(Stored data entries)
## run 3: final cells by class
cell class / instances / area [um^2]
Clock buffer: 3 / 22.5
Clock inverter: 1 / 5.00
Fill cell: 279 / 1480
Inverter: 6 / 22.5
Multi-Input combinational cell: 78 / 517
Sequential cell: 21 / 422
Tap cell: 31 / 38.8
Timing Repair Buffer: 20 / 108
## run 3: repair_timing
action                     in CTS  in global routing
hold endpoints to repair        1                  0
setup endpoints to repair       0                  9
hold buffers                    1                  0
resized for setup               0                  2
**src/rtl/conv_frame_encoder.sv**
```systemverilog
// Rate-1/2, K=3 convolutional frame encoder feeding the Viterbi decoder.
// Buffers up to MAX_BITS bits, then streams {G0,G1} parity symbols with optional tail and error injection.
module conv_frame_encoder #(
    parameter int         MAX_BITS = 32,
    parameter logic [2:0] G0       = 3'b111,
    parameter logic [2:0] G1       = 3'b101,
    parameter bit         TAIL_EN  = 1'b1
) (
    input  logic       clk,
    input  logic       rst,
    input  logic       in_valid,
    input  logic       in_bit,
    output logic       in_ready,
    input  logic       start,
    input  logic       err_en,
    input  logic [5:0] err_idx,
    input  logic [1:0] err_mask,
    output logic       sym_valid,
    output logic [1:0] sym_data,
    input  logic       sym_ready,
    output logic [5:0] bit_count,
    output logic       busy,
    output logic       frame_done
);

    localparam int         AW      = (MAX_BITS > 1) ? $clog2(MAX_BITS) : 1;
    localparam logic [5:0] MAX_CNT = 6'(MAX_BITS);

    // Handshakes: a bit transfers on in_valid && in_ready, a symbol on
    // sym_valid && sym_ready; valid never depends on ready on either side.
    typedef enum logic [1:0] {
        LOAD   = 2'd0,
        ENCODE = 2'd1,
        TAIL   = 2'd2,
        DONE   = 2'd3
    } state_t;

    state_t              state;
    state_t              state_next;
    logic [MAX_BITS-1:0] frame_buf;
    logic [5:0]          count;
    logic [5:0]          idx;
    logic [1:0]          enc_state;
    logic                err_en_q;
    logic [5:0]          err_idx_q;
    logic [1:0]          err_mask_q;

    logic       start_go;
    logic       cur_bit;
    logic [2:0] reg_r;
    logic [1:0] sym_raw;

    assign start_go  = (state == LOAD) && start && (count != 6'd0);
    assign bit_count = count;

    always_comb begin
        state_next = state;
        in_ready   = 1'b0;
        sym_valid  = 1'b0;
        busy       = 1'b0;
        frame_done = 1'b0;
        cur_bit    = 1'b0;
        case (state)
            LOAD: begin
                // start takes priority: a bit offered alongside start is refused
                in_ready = (count < MAX_CNT) && !start_go;
                if (start_go) state_next = ENCODE;
            end
            ENCODE: begin
                sym_valid = 1'b1;
                busy      = 1'b1;
                cur_bit   = frame_buf[idx[AW-1:0]];
                if (sym_ready && (idx == count - 6'd1))
                    state_next = TAIL_EN ? TAIL : DONE;
            end
            TAIL: begin
                sym_valid = 1'b1;
                busy      = 1'b1;
                if (sym_ready && (idx == count + 6'd1)) state_next = DONE;
            end
            DONE: begin
                frame_done = 1'b1;
                state_next = LOAD;
            end
            default: state_next = LOAD;
        endcase
    end

    // Symbols come only from registered state, so they hold steady under backpressure.
    always_comb begin
        reg_r   = {enc_state, cur_bit};
        sym_raw = {^(reg_r & G0), ^(reg_r & G1)};
        if (!sym_valid)
            sym_data = 2'b00;
        else if (err_en_q && (idx == err_idx_q))
            sym_data = sym_raw ^ err_mask_q;
        else
            sym_data = sym_raw;
    end

    always_ff @(posedge clk) begin
        if (rst) begin
            state      <= LOAD;
            count      <= 6'd0;
            idx        <= 6'd0;
            enc_state  <= 2'b00;
            err_en_q   <= 1'b0;
            err_idx_q  <= 6'd0;
            err_mask_q <= 2'b00;
        end else begin
            state <= state_next;
            case (state)
                LOAD: begin
                    if (start_go) begin
                        idx        <= 6'd0;
                        enc_state  <= 2'b00;
                        err_en_q   <= err_en;
                        err_idx_q  <= err_idx;
                        err_mask_q <= err_mask;
                    end else if (in_valid && in_ready) begin
                        frame_buf[count[AW-1:0]] <= in_bit;
                        count                    <= count + 6'd1;
                    end
                end
                ENCODE, TAIL: begin
                    if (sym_valid && sym_ready) begin
                        enc_state <= {enc_state[0], cur_bit};
                        idx       <= idx + 6'd1;
                    end
                end
                DONE: count <= 6'd0;
                default: ;
            endcase
        end
    end

endmodule

```
**config.mk**
```make
export PLATFORM = sky130hd
export DESIGN_NAME = conv_frame_encoder
export DESIGN_NICKNAME = d
export VERILOG_FILES = /design/src/rtl/conv_frame_encoder.sv
export SDC_FILE = /design/constraint.sdc
export NUM_CORES = 1
export LEC_CHECK = 0
export CAP_MARGIN = 20
export CORE_MARGIN = 10
export CORE_UTILIZATION = 50
export DETAILED_ROUTE_END_ITERATION = 8
export PLACE_DENSITY = 0.83
export SYNTH_ARGS = -nofsm -noshare
export SYNTH_HDL_FRONTEND = slang
export SYNTH_SLANG_ARGS = --single-unit
```
**constraint.sdc**
```tcl
create_clock -name clk -period 2.74 [get_ports clk]
set_input_delay 0.274 -clock clk [delete_from_list [all_inputs] [get_ports clk]]
set_output_delay 0.274 -clock clk [all_outputs]
set_load 0.01 [all_outputs]
```
==> summary.md, run 1 <==
| Metric | Value |
|---|---|
| Status | `finished clean` |
| Final Cell Area | `0.00364 mm²` |
| Layout cells sized above 1 | `14.2%` |
| Drt wl/cell | `16.5 µm` |
| Ys async rst share | `0%` |
| Slew margin rel. | `37.3%` |
| Initial DRT Pass Iterations | `4` |
| TritonCTS Buffers | `9` |
| Synth area leader | `edfxtp_1` |
| Remaining DRCs | `0` |
| Worst setup EP type | `output port` |
| Data required, critical path | `2.47 ns` |
| Layout Skew | `between 0.009 and 0.01 ns` |
| Crit-path leading delay family | `simple AND/OR/NAND/NOR gates` |
| Unrepaired setup endpoints after global routing | `no` |
| N_diodes | `0` |
| Seq cells post-synth | `57` |
| Final period util | `between 90% and 100%` |
| Min-Delay Path Class | `flip-flop to flip-flop` |
| Vias | `approximately 2.3k` |
| Worst setup path start | `bit_count[0]` |
| R2R depth | `7` |
| CTS tree | `done` |
| Slowest cell delay on critical path | `0.54 ns` |
| Chip Width | `99.0 µm` |
| Via/cell ratio | `about 5.6` |
| Most used DFF post-synth | `edfxtp_1` |
| Leakage power | `between 1 and 1.5 nW` |
| WP buf/inv | `2` |
| EDFF count, synth | `32` |
| Row count | `28` |
| Placed cell areas | `approximately 0.0035 mm²` |
| Number of H-tree levels | `3` |
| Area grow syn2layout | `16.7%` |
| Final weighted congestion in routability-driven placement | `0.806` |
| Global route overflow | `0` |
| I/O pin count | `27` |
| Levels on crit path | `6` |
| Final number of max-transition violations | `0` |
| Period minus WS final | `2.65 ns` |
| Reg2reg setup slack | `0.37 ns` |
| IO Port Bufs | `26` |
| Hold Vio Cnt, Final | `0` |
| Initial drt markers | `approximately 120` |
| Slowest stage cell, crit path | `clkdlybuf4s50_1` |
| Gr usage total | `14.1%` |
| Worst-Skew Late Latency | `0.34 ns` |
| RR Endpoint | `frame_buf[4]` |
| Nature of the critical path startpoint | `flip-flop` |
| RR Startpoint | `bit_count[0]` |
| CP cell instances | `inv_1, ha_1, or4b_4, o211ai_4, and3b_1, clkdlybuf4s50_1` |
| Least-Margin Pin Slew | `0.938 ns` |
| Maximum VDD drop | `roughly 0.5 mV` |
| Tot Pwr | `0.00250 W` |
| Sequential share of the synthesized area | `approximately 47%` |
| Post-route ant nets | `0` |
| Final setup violation count | `0` |
| Worst-path clk slew | `approximately 0.070 ns` |
| Die span in y | `a little under 100 µm` |
| Root buf cell | `clkbuf_8` |
| Largest net degree at the start of global routing | `33` |
| First-pass GRT wire length | `~11000 µm` |
| Ranking of synthesized cells by area | `edfxtp_1 31%, dfxtp_1 16%, nor2_1 7.6%, mux2i_1 6.1%, ha_1 4.4%` |
| Initial antenna violation count | `0` |
| Clock Sinks | `57` |
| CTS Buffer Depth | `2` |
| Synth Area per Inst | `10.6 µm²` |
| Post-Syn Area | `0.00312 mm²` |
| Hold_ws | `0.508 ns` |
| Power per standard cell area | `687 mW/mm²` |
| Core area | `roughly 0.0060 mm²` |
| DP Wirelength | `4940 µm` |
| Post-Syn Instances | `294` |
| CP arrival | `2.37 ns` |
| Number of global-route vias before repair | `2333` |
| Worst setup endpoint | `in_ready` |
| Critical path fanouts, max | `4` |
| Highest clock rate | `0.378 GHz` |
| Max Cap Viol | `0` |
| Syn nets | `320` |
| Final nets | `351` |
| DIE AREA | `0.00979 mm²` |
| Post-synth top area share | `a little under a third` |
| Detailed Route WL | `6690 µm` |
| Post-CTS setup buffer count | `0` |
| Netlist cell types | `52` |
| Critical setup path kind | `flip-flop to output port` |
| Initial Util | `52.0%` |
| Synth warnings | `0` |
**config.mk**
```make
export PLATFORM = sky130hd
export DESIGN_NAME = tdm_demux_1_to_4
export DESIGN_NICKNAME = d
export VERILOG_FILES = /design/src/rtl/tdm_pkg.sv /design/src/rtl/tdm_slot_capture.sv /design/src/rtl/tdm_demux_1_to_4.sv
export SDC_FILE = /design/constraint.sdc
export NUM_CORES = 1
export LEC_CHECK = 0
export ABC_CLOCK_PERIOD_IN_PS = 1100
export BUFFER_PORTS_ARGS = -buffer_cell sky130_fd_sc_hd__buf_2
export CORE_UTILIZATION = 30
export CTS_CLUSTER_DIAMETER = 40
export DETAILED_ROUTE_END_ITERATION = 10
export HOLD_SLACK_MARGIN = 0.15
export SYNTH_ARGS = -nofsm -noshare
export SYNTH_HDL_FRONTEND = slang
export SYNTH_SLANG_ARGS = --single-unit
```
**constraint.sdc**
```tcl
create_clock -name clock -period 1.1 [get_ports clock]
set_input_delay 0.11 -clock clock [delete_from_list [all_inputs] [get_ports clock]]
set_output_delay 0.11 -clock clock [all_outputs]
set_load 0.01 [all_outputs]
```
**src/rtl/tdm_pkg.sv**
```systemverilog
// Shared constants and FSM state encoding for the TDM slot demultiplexer.
// The PARITY state exists only when TDM_DEMUX_PARITY_EN is defined.
package tdm_pkg;

  localparam int NUM_SLOTS  = 4;
  localparam int SLOT_IDX_W = 2;

  localparam logic [SLOT_IDX_W-1:0] LAST_SLOT = SLOT_IDX_W'(NUM_SLOTS - 1);

  typedef enum logic [1:0] {
    IDLE   = 2'd0,
    RECV   = 2'd1
`ifdef TDM_DEMUX_PARITY_EN
    ,
    PARITY = 2'd2
`endif
  } state_t;

endpackage

```
**src/rtl/tdm_slot_capture.sv**
```systemverilog
// Shadow register file holding one frame of slots. o_frame is a write-through
// view: the slot being written this cycle already shows the incoming data.
module tdm_slot_capture
  import tdm_pkg::*;
#(
  parameter int SLOT_W = 1
) (
  input  logic                        clock,
  input  logic                        resetn,
  input  logic                        i_we,
  input  logic [SLOT_IDX_W-1:0]       i_idx,
  input  logic [SLOT_W-1:0]           i_data,
  output logic [NUM_SLOTS*SLOT_W-1:0] o_frame
);

  logic [SLOT_W-1:0] r_slot [NUM_SLOTS];

  // NOTE: the shadow file is small and must read as zero after reset, so every
  // entry is cleared explicitly; larger memories would normally be left unreset.
  always_ff @(posedge clock or negedge resetn) begin
    if (!resetn) begin
      for (int k = 0; k < NUM_SLOTS; k++) r_slot[k] <= '0;
    end else if (i_we) begin
      r_slot[i_idx] <= i_data;
    end
  end

  // NOTE: o_frame gets a default before the loop so no path leaves it unassigned,
  // which keeps this block a pure mux rather than an inferred latch.
  always_comb begin
    o_frame = '0;
    for (int k = 0; k < NUM_SLOTS; k++) begin
      o_frame[k*SLOT_W +: SLOT_W] =
        (i_we && (i_idx == SLOT_IDX_W'(k))) ? i_data : r_slot[k];
    end
  end

endmodule

```
**src/rtl/tdm_demux_1_to_4.sv**
```systemverilog
// Reassembles 4-slot TDM frames into parallel channels, updated once per frame.
// Define TDM_DEMUX_PARITY_EN for a fifth even-parity beat per frame.
module tdm_demux_1_to_4
  import tdm_pkg::*;
#(
  parameter int SLOT_W = 1
) (
  input  logic                        clock,
  input  logic                        resetn,
  input  logic [SLOT_W-1:0]           din,
  input  logic                        din_valid,
  input  logic                        frame_start,
  output logic [NUM_SLOTS*SLOT_W-1:0] dout,
  output logic                        dout_valid,
  output logic                        frame_err,
  output logic                        parity_err
);

  state_t                        r_state;
  logic [SLOT_IDX_W-1:0]         r_slot_cnt;
  logic [NUM_SLOTS*SLOT_W-1:0]   r_dout;
  logic                          r_dout_valid;
  logic                          r_frame_err;

  logic                          w_we;
  logic [SLOT_IDX_W-1:0]         w_idx;
  logic [NUM_SLOTS*SLOT_W-1:0]   w_frame;

  // A frame_start beat always lands in slot 0, whatever state we are in.
  always_comb begin
    w_we  = 1'b0;
    w_idx = r_slot_cnt;
    if (din_valid) begin
      if (frame_start) begin
        w_we  = 1'b1;
        w_idx = '0;
      end else if (r_state == RECV) begin
        w_we = 1'b1;
      end
    end
  end

  tdm_slot_capture #(
    .SLOT_W (SLOT_W)
  ) u_capture (
    .clock   (clock),
    .resetn  (resetn),
    .i_we    (w_we),
    .i_idx   (w_idx),
    .i_data  (din),
    .o_frame (w_frame)
  );

`ifdef TDM_DEMUX_PARITY_EN
  logic r_parity_err;
`endif

  // NOTE: all state and outputs use non-blocking assignments so every register
  // samples pre-edge values, independent of statement order.
  always_ff @(posedge clock or negedge resetn) begin
    if (!resetn) begin
      r_state      <= IDLE;
      r_slot_cnt   <= '0;
      r_dout       <= '0;
      r_dout_valid <= 1'b0;
      r_frame_err  <= 1'b0;
`ifdef TDM_DEMUX_PARITY_EN
      r_parity_err <= 1'b0;
`endif
    end else begin
      r_dout_valid <= 1'b0;
      r_frame_err  <= 1'b0;
`ifdef TDM_DEMUX_PARITY_EN
      r_parity_err <= 1'b0;
`endif
      if (din_valid) begin
        case (r_state)
          IDLE: begin
            if (frame_start) begin
              r_slot_cnt <= SLOT_IDX_W'(1);
              r_state    <= RECV;
            end
          end
          RECV: begin
            if (frame_start) begin
              r_frame_err <= 1'b1;
              r_slot_cnt  <= SLOT_IDX_W'(1);
            end else if (r_slot_cnt == LAST_SLOT) begin
              r_slot_cnt <= '0;
`ifdef TDM_DEMUX_PARITY_EN
              r_state    <= PARITY;
`else
              r_dout       <= w_frame;
              r_dout_valid <= 1'b1;
              r_state      <= IDLE;
`endif
            end else begin
              r_slot_cnt <= r_slot_cnt + SLOT_IDX_W'(1);
            end
          end
`ifdef TDM_DEMUX_PARITY_EN
          PARITY: begin
            if (frame_start) begin
              r_frame_err <= 1'b1;
              r_slot_cnt  <= SLOT_IDX_W'(1);
              r_state     <= RECV;
            end else begin
              // Even parity: the check bit equals the XOR of all data bits.
              if (din[0] == ^w_frame) begin
                r_dout       <= w_frame;
                r_dout_valid <= 1'b1;
              end else begin
                r_parity_err <= 1'b1;
              end
              r_state <= IDLE;
            end
          end
`endif
          default: begin
            r_slot_cnt <= '0;
            r_state    <= IDLE;
          end
        endcase
      end
    end
  end

  assign dout       = r_dout;
  assign dout_valid = r_dout_valid;
  assign frame_err  = r_frame_err;
`ifdef TDM_DEMUX_PARITY_EN
  assign parity_err = r_parity_err;
`else
  assign parity_err = 1'b0;
`endif

endmodule

```
==> key figures <==
Run status
  – Outcome: finished with violations
  – Failing checks: setup timing

Worst setup path
  – Worst EP required: 1.26 ns
  – Setup crit end: u_capture.r_slot[2]$_DFFE_PN0P_
  – Reg2reg start: r_slot_cnt[1]$_DFFE_PN0P_
  – Top delay family on crit path: flip-flops
  – CP endpoint kind: flip-flop
  – Crit path kind: flip-flop to flip-flop
  – Worst EP arrival: 1.37 ns
  – Worst r2r path cells: 3
  – Worst setup SP type: flip-flop
  – Bufs and invs on worst path: 0
  – Worst-path fanout max: 6
  – CP max stage delay: 0.47 ns
  – Critical path origin: r_slot_cnt[1]$_DFFE_PN0P_
  – Reg2reg setup slack: -0.11 ns
  – CP max-delay cell: dfrtp_2
  – Reg2reg end: u_capture.r_slot[2]$_DFFE_PN0P_
  – Critical Path Stages: 3
  – Worst path cell trace: nand2b_4 > nor3_4 > mux2_4

Route
  – Vias: 473
  – DRC viols: 0
  – Met1 WL: 579 um
  – WL/cell: 12.05 um
  – Met3 WL: 23 um
  – Via density: 4.462
  – DRT Wirelength: 1.277 mm
  – Antenna viol nets, final: 0
  – Initial DRT Pass Iterations: 4
  – Max layer used: met4
  – First DRT Iteration DRCs: 8
  – Met2 WL post-DR: 654 um

Die
  – Die height: 47.99 um
  – Starting Density: 0.3201
  – Io pins: 12
  – Die Area: 2303 um^2
  – Site row count: 16
  – Die width: 47.99 um
  – Core footprint: 1982 um^2

Cells and area
  – # diodes: 0
  – Synthesis-to-finish area growth: 45.17%
  – Design Area, Final: 920.9 um^2
  – Layout cells sized above 1: 0.5063
  – Most frequent cells in the layout: dfrtp_1, buf_2, nand2_1, buf_4, o21ai_1
  – Non-Filler Instances: 106
  – Nets@finish: 87

Placed design
  – Gpl congestion: 0.7053
  – Placed Cells: 100
  – Port Buf Inserts: 10
  – DP HPWL: 899.6 um
  – Dpl cell area: 790.8 um^2

Min path
  – HP Class: input port to flip-flop
  – Hold Startpoint: din

GRT
  – Largest net degree at the start of global routing: 14
  – Initial antenna violation count: 0
  – Global Route Usage Sum: 0.1171
  – Gr ovfl total: 0
  – First-pass GRT wire length: 1.745 mm
  – Vias in the first global route: 398

STA
  – Clock Skews: 0.0008902 ns
  – Final setup vio count: 10
  – Tcrit/Tclk final: 1.099
  – Minimum hold slack: 0.1827 ns
  – Final WS setup: -0.1092 ns
  – RSZ-0062 raised after global routing: yes
  – Slew Limit Fails: 0
  – Fmax achieved: 0.8270 GHz
  – Final hold viol count: 0
  – Fin crit period: 1.209 ns

CTS
  – Clock Sinks: 13
  – H-tree depth: 1
  – CTS tree: done
  – Clk root buf: clkbuf_4
  – Clock transition at the registers of the reported paths: 0.08 ns
  – Clock latency on the worst-skew pair: 0.27 ns
  – Total CTS buffers: 3
  – Clock Path Buffers: 2

Logic synthesis
  – Cells after synthesis: 58
  – FF+latch count, synth: 13
  – Synth area leaders: dfrtp_1, nand2_1, mux2_1
  – Synth Area in Simple Gates: 0.2091
  – Post-synthesis mux area share: 0.1006
  – Sequential element share of the synthesized area: 0.5128
  – Post-synthesis cell type count: 27
  – Synthesized-area fraction occupied by adder cells: 0.03945
  – Synth Area in XOR/XNOR: 0
  – Synth warnings: 0
  – Area share of the largest cell type after synthesis: 0.5128
  – Synth Cell Area: 634.4 um^2
  – Compound-Gate Fraction of Synth Area: 0.09270
  – Dominant cell type by area after synthesis: dfrtp_1
  – Syn Nets: 65
  – Mean post-synth cell area: 10.94 um^2
  – Largest family of logic cells by synthesized area: simple AND/OR/NAND/NOR gates

Pwr
  – Peak VDD IR: 0.7123 mV
  – Sequential power share: 0.388
  – Internal Power: 1.398 mW
  – Switching pwr: 0.7838 mW
  – Leakage power: 0.4428 nW
  – Sw frac: 0.3592
  – Combinational share of power: 0.477
  – PD cells: 2370 nW/um^2
  – Clock network power share: 0.136

Job
  – MaxCap Viol Count: 0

* _PROMPT_
Where a line of the data contains "Iterations", copy that line.

* _COMPLETED TASK_
| Initial DRT Pass Iterations | `4` |
  – Initial DRT Pass Iterations: 4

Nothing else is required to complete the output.